Por todo ello podemos afirmar, ya para poner fin a esta charla, que, por lo que hemos constatado, ni existió ni existe tal unión, ni tampoco la identificación que se pretende de lo leones como castellano, y mucho menos se puede seguir argumentando que nos encontramos ante el antecedente más palmario de las raíces de la comunidad autónoma en la que, una vez más hay que repetirlo, no solo nos integraron contra nuestra voluntad sino que se usaron las trampas más saduceas para dar a la situación un tinte de democracia y modernidad.

Ante todo este cúmulo de lo que hemos calificado como un MITO, solo cabe una solución: conocer nuestra historia y divulgarla para que, en el conocimiento, nadie sea motivo de manipulación o engaño; no nos sorprenden reacciones como las que hemos padecido y constatado cuando, desde el poder alguien ha sido capaz de expresarse del modo que vais a comprobar, pues nada hay más intimidatorio, nada produce más terror en este país y sobre todo en aquellas épocas de despertar democrático que sacar en procesión el espantajo amenazante de la ruptura de España:

El 30 de junio de 1978 se constituye el Consejo General de Castilla y León. El Presidente de dicho Consejo General, José Manuel García Verdugo envió una carta a todos los alcaldes de las provincias integrantes para advertirles sobre una campaña disgregadora: "En esta campaña que pretende la división de castellanos y leoneses parecen estar implicados claros enemigos de la Constitución y de la democracia, y representantes de intereses egoístas e insolidarios. Su gravedad es indudable, ya que provoca discrepancias y enemistades, precisamente en momentos que requieren serenidad y sosiego". Además del mito, injustificado a todas luces, el miedo que, como dice el refrán, intenta guardar la viña; la suya y la del vecino, claro está.

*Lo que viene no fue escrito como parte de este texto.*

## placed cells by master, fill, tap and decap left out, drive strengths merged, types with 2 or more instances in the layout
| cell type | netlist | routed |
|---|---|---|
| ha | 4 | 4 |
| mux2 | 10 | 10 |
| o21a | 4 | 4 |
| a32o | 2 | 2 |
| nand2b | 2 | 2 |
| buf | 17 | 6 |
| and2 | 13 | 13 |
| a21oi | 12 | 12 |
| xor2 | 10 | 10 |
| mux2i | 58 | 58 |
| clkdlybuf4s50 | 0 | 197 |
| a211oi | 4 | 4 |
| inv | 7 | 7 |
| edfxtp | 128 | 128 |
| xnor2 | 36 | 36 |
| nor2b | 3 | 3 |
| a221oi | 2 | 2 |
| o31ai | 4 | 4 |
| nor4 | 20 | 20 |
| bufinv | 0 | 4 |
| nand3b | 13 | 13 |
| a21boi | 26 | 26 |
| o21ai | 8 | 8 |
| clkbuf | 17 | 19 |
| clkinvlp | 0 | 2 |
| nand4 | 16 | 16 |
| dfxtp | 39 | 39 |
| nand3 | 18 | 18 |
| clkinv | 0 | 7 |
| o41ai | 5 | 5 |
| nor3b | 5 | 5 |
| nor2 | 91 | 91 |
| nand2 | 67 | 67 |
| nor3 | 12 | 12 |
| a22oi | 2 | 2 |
$ cat config.mk
export PLATFORM = sky130hd
export DESIGN_NAME = partition_reader_flat
export DESIGN_NICKNAME = d
export VERILOG_FILES = /design/src/rtl/graph_pkg.sv /design/src/rtl/partition_reader_if.sv /design/src/rtl/pr_skid_fifo.sv /design/src/rtl/partition_reader.sv /design/src/flat_wrapper.sv
export SDC_FILE = /design/constraint.sdc
export NUM_CORES = 1
export LEC_CHECK = 0
export ABC_AREA = 0
export BUFFER_PORTS_ARGS = -buffer_cell sky130_fd_sc_hd__clkbuf_2
export CORE_ASPECT_RATIO = 1.2
export CORE_MARGIN = 2
export CORE_UTILIZATION = 50
export CTS_CLUSTER_DIAMETER = 100
export DETAILED_ROUTE_END_ITERATION = 10
export GPL_TIMING_DRIVEN = 0
export PLACE_DENSITY_LB_ADDON = 0.08
export SLEW_MARGIN = 20
export SYNTH_ARGS = -nofsm -noshare
export SYNTH_HDL_FRONTEND = slang
export SYNTH_SLANG_ARGS = --single-unit
$ cat constraint.sdc
create_clock -name clk -period 19.8 [get_ports clk]
set_input_delay 0 -clock clk [delete_from_list [all_inputs] [get_ports clk]]
set_output_delay 0 -clock clk [all_outputs]
set_load 0.05 [all_outputs]
$ cat src/rtl/graph_pkg.sv
// rtl/graph_pkg.sv - shared sizing constants and FSM state type for the partition reader
package graph_pkg;
    localparam int Q      = 16;
    localparam int K      = 16;
    localparam int VID_BW = 16;
    localparam int CPP    = 64;

    typedef enum logic [1:0] {
        ST_IDLE  = 2'd0,
        ST_READ  = 2'd1,
        ST_DRAIN = 2'd2
    } pr_state_t;
endpackage

$ cat src/rtl/partition_reader_if.sv
// rtl/partition_reader_if.sv - SRAM read port and chunk output stream bundle
interface partition_reader_if #(
    parameter int DW = 256,
    parameter int AW = 10
);
    logic          sram_re;
    logic [AW-1:0] sram_addr;
    logic [DW-1:0] sram_rdata;
    logic          out_valid;
    logic          out_ready;
    logic [DW-1:0] out_data;
    logic          out_last;

    modport master (
        output sram_re, sram_addr, out_valid, out_data, out_last,
        input  sram_rdata, out_ready
    );

    modport slave (
        input  sram_re, sram_addr, out_valid, out_data, out_last,
        output sram_rdata, out_ready
    );
endinterface

$ cat src/rtl/pr_skid_fifo.sv
// rtl/pr_skid_fifo.sv - two-entry skid FIFO absorbing SRAM returns under output backpressure
module pr_skid_fifo #(
    parameter int W = 8
) (
    input  logic         clk,
    input  logic         rst,
    input  logic         wr_en,
    input  logic [W-1:0] wr_data,
    input  logic         rd_en,
    output logic [W-1:0] rd_data,
    output logic [1:0]   count,
    output logic         empty
);
    logic [W-1:0] mem [2];
    logic         wptr;
    logic         rptr;
    logic         do_wr;
    logic         do_rd;

    assign do_wr   = wr_en && (count != 2'd2);
    assign do_rd   = rd_en && (count != 2'd0);
    assign empty   = (count == 2'd0);
    assign rd_data = mem[rptr];

    always_ff @(posedge clk) begin
        if (rst) begin
            mem[0] <= '0;
            mem[1] <= '0;
            wptr   <= 1'b0;
            rptr   <= 1'b0;
            count  <= 2'd0;
        end else begin
            if (do_wr) begin
                mem[wptr] <= wr_data;
                wptr      <= ~wptr;
            end
            if (do_rd) begin
                rptr <= ~rptr;
            end
            count <= count + {1'b0, do_wr} - {1'b0, do_rd};
        end
    end
endmodule

$ cat src/rtl/partition_reader.sv
// rtl/partition_reader.sv - per-partition chunk counting and SRAM drain to a chunk stream
// Optional beat counter output enabled by defining PARTITION_READER_BEATCNT_EN.
module partition_reader #(
    parameter int Q      = graph_pkg::Q,
    parameter int K      = graph_pkg::K,
    parameter int VID_BW = graph_pkg::VID_BW,
    parameter int CPP    = graph_pkg::CPP
) (
    input  logic                     clk,
    input  logic                     rst,
    input  logic                     commit_valid,
    input  logic [$clog2(K)-1:0]     commit_part,
    input  logic                     start,
    input  logic [$clog2(K)-1:0]     start_part,
    output logic                     busy,
    output logic                     done,
    output logic                     ovf,
`ifdef PARTITION_READER_BEATCNT_EN
    output logic [$clog2(CPP+1)-1:0] beat_cnt,
`endif
    partition_reader_if.master       bus
);
    import graph_pkg::*;

    localparam int PW = $clog2(K);
    localparam int AW = $clog2(K*CPP);
    localparam int CW = $clog2(CPP+1);
    localparam int DW = Q*VID_BW;
    localparam logic [CW-1:0] CPP_C = CW'(CPP);
    localparam logic [AW-1:0] CPP_A = AW'(CPP);

    pr_state_t     state;
    logic [CW-1:0] cnt [K];
    logic [PW-1:0] part;
    logic [CW-1:0] snap;
    logic [CW-1:0] rd;
    logic          inflight;
    logic          inflight_last;
    logic [1:0]    fifo_count;
    logic          fifo_empty;
    logic [DW:0]   fifo_rdata;
    logic          pop;
    logic          issue;
    logic          issue_last;
    logic          drain_end;
    logic [PW-1:0] rd_part;
    logic [CW-1:0] rd_idx;

    assign pop       = !fifo_empty && bus.out_ready;
    assign drain_end = (state == ST_DRAIN) && pop && fifo_rdata[DW];
    assign busy      = (state != ST_IDLE);

    // First read goes out in the start cycle so the first beat can appear two cycles later;
    // a beat leaving this cycle frees its slot, which keeps one read per cycle sustainable.
    always_comb begin
        issue      = 1'b0;
        issue_last = 1'b0;
        rd_part    = part;
        rd_idx     = rd;
        if (!rst) begin
            if (state == ST_IDLE && start && cnt[start_part] != '0) begin
                issue      = 1'b1;
                issue_last = (cnt[start_part] == CW'(1));
                rd_part    = start_part;
                rd_idx     = '0;
            end else if (state == ST_READ &&
                         ({1'b0, fifo_count} + {2'b0, inflight} - {2'b0, pop}) < 3'd2) begin
                issue      = 1'b1;
                issue_last = (rd == snap - CW'(1));
            end
        end
    end

    assign bus.sram_re   = issue;
    assign bus.sram_addr = issue ? (AW'(rd_part) * CPP_A + AW'(rd_idx)) : '0;

    always_ff @(posedge clk) begin
        if (rst) begin
            state         <= ST_IDLE;
            part          <= '0;
            snap          <= '0;
            rd            <= '0;
            inflight      <= 1'b0;
            inflight_last <= 1'b0;
            done          <= 1'b0;
            ovf           <= 1'b0;
            for (int k = 0; k < K; k++) cnt[k] <= '0;
        end else begin
            done          <= 1'b0;
            inflight      <= issue;
            inflight_last <= issue_last;
            for (int k = 0; k < K; k++) begin
                if (drain_end && PW'(k) == part) begin
                    cnt[k] <= cnt[k] - snap +
                              ((commit_valid && commit_part == part) ? CW'(1) : CW'(0));
                end else if (commit_valid && commit_part == PW'(k)) begin
                    if (cnt[k] == CPP_C) ovf <= 1'b1;
                    else                 cnt[k] <= cnt[k] + CW'(1);
                end
            end
            case (state)
                ST_IDLE: begin
                    if (start) begin
                        part <= start_part;
                        snap <= cnt[start_part];
                        rd   <= issue ? CW'(1) : '0;
                        if (cnt[start_part] == '0)        done  <= 1'b1;
                        else if (cnt[start_part] == CW'(1)) state <= ST_DRAIN;
                        else                               state <= ST_READ;
                    end
                end
                ST_READ: begin
                    if (issue) begin
                        rd <= rd + CW'(1);
                        if (issue_last) state <= ST_DRAIN;
                    end
                end
                ST_DRAIN: begin
                    if (drain_end) begin
                        state <= ST_IDLE;
                        done  <= 1'b1;
                    end
                end
                default: state <= ST_IDLE;
            endcase
        end
    end

    pr_skid_fifo #(.W(DW+1)) u_skid (
        .clk     (clk),
        .rst     (rst),
        .wr_en   (inflight),
        .wr_data ({inflight_last, bus.sram_rdata}),
        .rd_en   (pop),
        .rd_data (fifo_rdata),
        .count   (fifo_count),
        .empty   (fifo_empty)
    );

    assign bus.out_valid = !fifo_empty;
    assign bus.out_data  = fifo_rdata[DW-1:0];
    assign bus.out_last  = !fifo_empty && fifo_rdata[DW];

`ifdef PARTITION_READER_BEATCNT_EN
    logic start_ok;
    assign start_ok = (state == ST_IDLE) && start;

    always_ff @(posedge clk) begin
        if (rst || start_ok) beat_cnt <= '0;
        else if (pop)        beat_cnt <= beat_cnt + CW'(1);
    end
`endif
endmodule
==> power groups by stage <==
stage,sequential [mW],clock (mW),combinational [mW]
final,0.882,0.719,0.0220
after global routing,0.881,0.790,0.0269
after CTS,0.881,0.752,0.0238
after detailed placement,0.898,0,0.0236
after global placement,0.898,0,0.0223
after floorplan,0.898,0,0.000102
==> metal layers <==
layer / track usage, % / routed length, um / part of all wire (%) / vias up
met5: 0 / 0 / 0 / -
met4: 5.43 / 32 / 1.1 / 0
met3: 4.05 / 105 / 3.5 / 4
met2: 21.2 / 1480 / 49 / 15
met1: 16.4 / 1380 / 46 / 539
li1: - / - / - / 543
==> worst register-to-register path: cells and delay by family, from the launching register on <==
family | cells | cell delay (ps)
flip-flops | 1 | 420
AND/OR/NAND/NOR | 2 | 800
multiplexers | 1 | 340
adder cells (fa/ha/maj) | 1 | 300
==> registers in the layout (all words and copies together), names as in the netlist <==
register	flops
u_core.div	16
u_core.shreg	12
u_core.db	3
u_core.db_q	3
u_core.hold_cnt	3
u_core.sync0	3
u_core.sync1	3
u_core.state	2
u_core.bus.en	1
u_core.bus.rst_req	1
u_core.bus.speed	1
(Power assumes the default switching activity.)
==> config.mk <==
export PLATFORM = sky130hd
export DESIGN_NAME = mem_arbiter_flat
export DESIGN_NICKNAME = d
export VERILOG_FILES = /design/src/rtl/mem_arb_pkg.sv /design/src/rtl/mem_arb_if.sv /design/src/rtl/mem_arb_pick.sv /design/src/rtl/mem_arbiter.sv /design/src/flat_wrapper.sv
export SDC_FILE = /design/constraint.sdc
export NUM_CORES = 1
export LEC_CHECK = 0
export CORE_MARGIN = 3
export CORE_UTILIZATION = 44
export DETAILED_ROUTE_END_ITERATION = 16
export PLACE_DENSITY = 0.86
export SLEW_MARGIN = 30
export SYNTH_ARGS = -nofsm -noshare
export SYNTH_HDL_FRONTEND = slang
export SYNTH_SLANG_ARGS = --single-unit
==> constraint.sdc <==
create_clock -name clk -period 3.82 [get_ports clk]
set_input_delay 0.764 -clock clk [delete_from_list [all_inputs] [get_ports clk]]
set_output_delay 0.764 -clock clk [all_outputs]
set_load 0.005 [all_outputs]
==> src/rtl/mem_arb_pkg.sv <==
// Shared types and constants for the two-port memory arbiter.
// Build option MEM_ARB_RR_EN selects round-robin arbitration instead of fixed priority.
package mem_arb_pkg;

    typedef enum logic [1:0] {
        StIdle   = 2'd0,
        StAccess = 2'd1,
        StResp   = 2'd2
    } state_e;

    localparam logic PORT_CPU = 1'b0;
    localparam logic PORT_DBG = 1'b1;

    // Wide enough for any MAX_WAIT in 1..15.
    localparam int unsigned WAIT_W = 4;

endpackage

==> src/rtl/mem_arb_if.sv <==
// Requester-side bundle of the arbiter: req/gnt handshake, access fields and completion.
// master = requester, slave = arbiter.
interface mem_arb_if #(
    parameter int unsigned ADDR_WIDTH = 6,
    parameter int unsigned DATA_WIDTH = 16
) ();

    logic                  req;
    logic                  we;
    logic [ADDR_WIDTH-1:0] addr;
    logic [DATA_WIDTH-1:0] wdata;
    logic                  gnt;
    logic                  done;
    logic [DATA_WIDTH-1:0] rdata;

    modport master (output req, we, addr, wdata, input gnt, done, rdata);
    modport slave  (input req, we, addr, wdata, output gnt, done, rdata);

endinterface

Por mi parte, y tratando, a pesar de todo, de terminar en una actitud de esperanza en el futuro, solo quisiera aportarles el conocido consejo de Ambrosino a Rómulo en la novela de Massimo Manfredi, La Última Legión: "Cuando se huye y uno deja todo a sus espaldas, el único tesoro que podemos llevarnos con nosotros es la memoria. Memoria de nuestros orígenes, de nuestras raíces, de nuestra historia ancestral. Solo la memoria puede permitirnos renacer de la nada. No importa dónde, no importa cuándo, pero si conservamos el recuerdo de nuestra pasada grandeza y de los motivos por los que la hemos perdido, resurgiremos”.

¡QUE ASÍ SEA!

4 comentarios:

Mirbind dijo...

¿Traiciones del Conde Fernan González? Por favor...

HúsarTiburcio dijo...

¿Cómo llamaría Ud. a todas las actuaciones de Fernán González, en contra de todos sus juramentos de fidelidad?

Anónimo dijo...

Cantabria siempre denominada "Mar de Castilla" supongo que será así nombrada o fuera nombrada por los castellanos. Aquí al Mar que nos baña e llamamos "Cantábrico" y eso de "Mar de Castilla" siempre ha sentado cómo una putada en mitad de los cojo...Nosotros somos Cantabria, el pueblo cántabro, y nada más. Españoles también.

HúsarTiburcio dijo...

Las pegatinas con la leyenda "Santander, Mar de Castilla" se vendían en la propia ciudad de Santander y varios miembros de nuestro Colectivo pueden dar fe de ello.

Por otra parte, cada uno puede decir lo que quiera sobre quien es, pero referirse sólo a una parte de los propios antepasados... es como si los leoneses sólo nos reconociéramos como astures haciendo caso omiso del resto de pueblos que conforman el moderno pueblo leonés.